**TASK OBJECTIVE**
Please return every line of the records that contains the word "TagWidth".

── AVAILABLE DATA

## src/rtl/fpnew_opgroup_result_fifo.sv

```systemverilog
// fpnew_opgroup_result_fifo
//   Output buffer behind one opgroup block. Stores result, status, extension
//   bit and tag in a Depth-entry FIFO, ORs the status of every popped entry
//   into sticky IEEE flags and reports occupancy for flush / idle logic.
//   Optional zero-latency fall-through path: define FPNEW_RESULT_FIFO_BYPASS_EN.
module fpnew_opgroup_result_fifo #(
   parameter  int unsigned Width    = 32,
   parameter  int unsigned TagWidth = 1,
   parameter  int unsigned Depth    = 4,
   localparam int unsigned CntWidth = $clog2(Depth + 1)
) (
   input  logic                clk_i,
   input  logic                rst_i,
   input  logic                flush_i,
   input  logic [Width-1:0]    in_result_i,
   input  logic [4:0]          in_status_i,
   input  logic                in_ext_bit_i,
   input  logic [TagWidth-1:0] in_tag_i,
   input  logic                in_valid_i,
   output logic                in_ready_o,
   output logic [Width-1:0]    out_result_o,
   output logic [4:0]          out_status_o,
   output logic                out_ext_bit_o,
   output logic [TagWidth-1:0] out_tag_o,
   output logic                out_valid_o,
   input  logic                out_ready_i,
   input  logic                clear_fflags_i,
   output logic [4:0]          fflags_o,
   output logic [CntWidth-1:0] count_o,
   output logic                busy_o
);

   localparam int unsigned PtrWidth = (Depth > 1) ? $clog2(Depth) : 1;
   localparam logic [PtrWidth-1:0] LastPtr  = PtrWidth'(Depth - 1);
   localparam logic [CntWidth-1:0] DepthCnt = CntWidth'(Depth);

   typedef struct packed {
      logic [Width-1:0]    result;
      logic [4:0]          status;
      logic                ext_bit;
      logic [TagWidth-1:0] tag;
   } entry_t;

   entry_t              mem [Depth];
   entry_t              in_entry;
   entry_t              head_entry;
   entry_t              out_entry;
   logic [PtrWidth-1:0] wr_ptr_q, wr_ptr_d;
   logic [PtrWidth-1:0] rd_ptr_q, rd_ptr_d;
   logic [CntWidth-1:0] count_q, count_d;
   logic [4:0]          fflags_q, fflags_d;
   logic                full, empty;
   logic                push, pop;
   logic                fifo_write, fifo_read;

   // Pointers walk 0..Depth-1 and wrap, so Depth need not be a power of two.
   function automatic logic [PtrWidth-1:0] ptr_inc(input logic [PtrWidth-1:0] ptr);
      return (ptr == LastPtr) ? '0 : ptr + 1'b1;
   endfunction

   assign in_entry   = '{result: in_result_i, status: in_status_i,
                         ext_bit: in_ext_bit_i, tag: in_tag_i};
   assign head_entry = mem[rd_ptr_q];

   assign full  = (count_q == DepthCnt);
   assign empty = (count_q == '0);

   // Ready depends only on occupancy: a full FIFO refuses even if a pop is
   // happening, which keeps out_ready_i out of the in_ready_o path.
   assign in_ready_o = ~full;
   assign push       = in_valid_i & ~full;
   assign pop        = out_valid_o & out_ready_i;

`ifdef FPNEW_RESULT_FIFO_BYPASS_EN
   // Empty FIFO with valid input: present the input directly. If it is taken
   // in the same cycle it never touches storage.
   assign out_valid_o = ~empty | in_valid_i;
   assign out_entry   = empty ? in_entry : head_entry;
   assign fifo_write  = push & ~(empty & out_ready_i);
   assign fifo_read   = pop & ~empty;
`else
   assign out_valid_o = ~empty;
   assign out_entry   = head_entry;
   assign fifo_write  = push;
   assign fifo_read   = pop;
`endif

   assign out_result_o  = out_entry.result;
   assign out_status_o  = out_entry.status;
   assign out_ext_bit_o = out_entry.ext_bit;
   assign out_tag_o     = out_entry.tag;
   assign fflags_o      = fflags_q;
   assign count_o       = count_q;
   assign busy_o        = ~empty;

   // Next-state for pointers, occupancy and sticky flags; flush wins over push/pop.
   always_comb begin
      // NOTE: every output of this block is assigned a default first so that no
      // path leaves it unassigned and no latch is inferred.
      wr_ptr_d = wr_ptr_q;
      rd_ptr_d = rd_ptr_q;
      count_d  = count_q;
      fflags_d = (clear_fflags_i ? 5'b0 : fflags_q) |
                 ((pop & ~flush_i) ? out_status_o : 5'b0);
      if (flush_i) begin
         wr_ptr_d = '0;
         rd_ptr_d = '0;
         count_d  = '0;
      end else begin
         if (fifo_write) wr_ptr_d = ptr_inc(wr_ptr_q);
         if (fifo_read)  rd_ptr_d = ptr_inc(rd_ptr_q);
         case ({fifo_write, fifo_read})
            2'b10:   count_d = count_q + CntWidth'(1);
            2'b01:   count_d = count_q - CntWidth'(1);
            default: count_d = count_q;
         endcase
      end
   end

   // Control state register with asynchronous clear.
   always_ff @(posedge clk_i or posedge rst_i) begin
      // NOTE: sequential state uses non-blocking assignments so every register
      // samples pre-edge values regardless of statement order.
      if (rst_i) begin
         wr_ptr_q <= '0;
         rd_ptr_q <= '0;
         count_q  <= '0;
         fflags_q <= '0;
      end else begin
         wr_ptr_q <= wr_ptr_d;
         rd_ptr_q <= rd_ptr_d;
         count_q  <= count_d;
         fflags_q <= fflags_d;
      end
   end

   // Entry storage write.
   always_ff @(posedge clk_i) begin
      // NOTE: the storage array has no reset; entries are only observed while
      // count_q marks them valid, so clearing them would buy nothing.
      if (fifo_write && !flush_i) mem[wr_ptr_q] <= in_entry;
   end

   // Upstream must hold valid until the entry is accepted.
   in_valid_stable : assert property (@(posedge clk_i) disable iff (rst_i)
      (in_valid_i && !in_ready_o) |=> in_valid_i);

endmodule

```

────

**WRITTEN SOLUTION**
   parameter  int unsigned TagWidth = 1,
   input  logic [TagWidth-1:0] in_tag_i,
   output logic [TagWidth-1:0] out_tag_o,
      logic [TagWidth-1:0] tag;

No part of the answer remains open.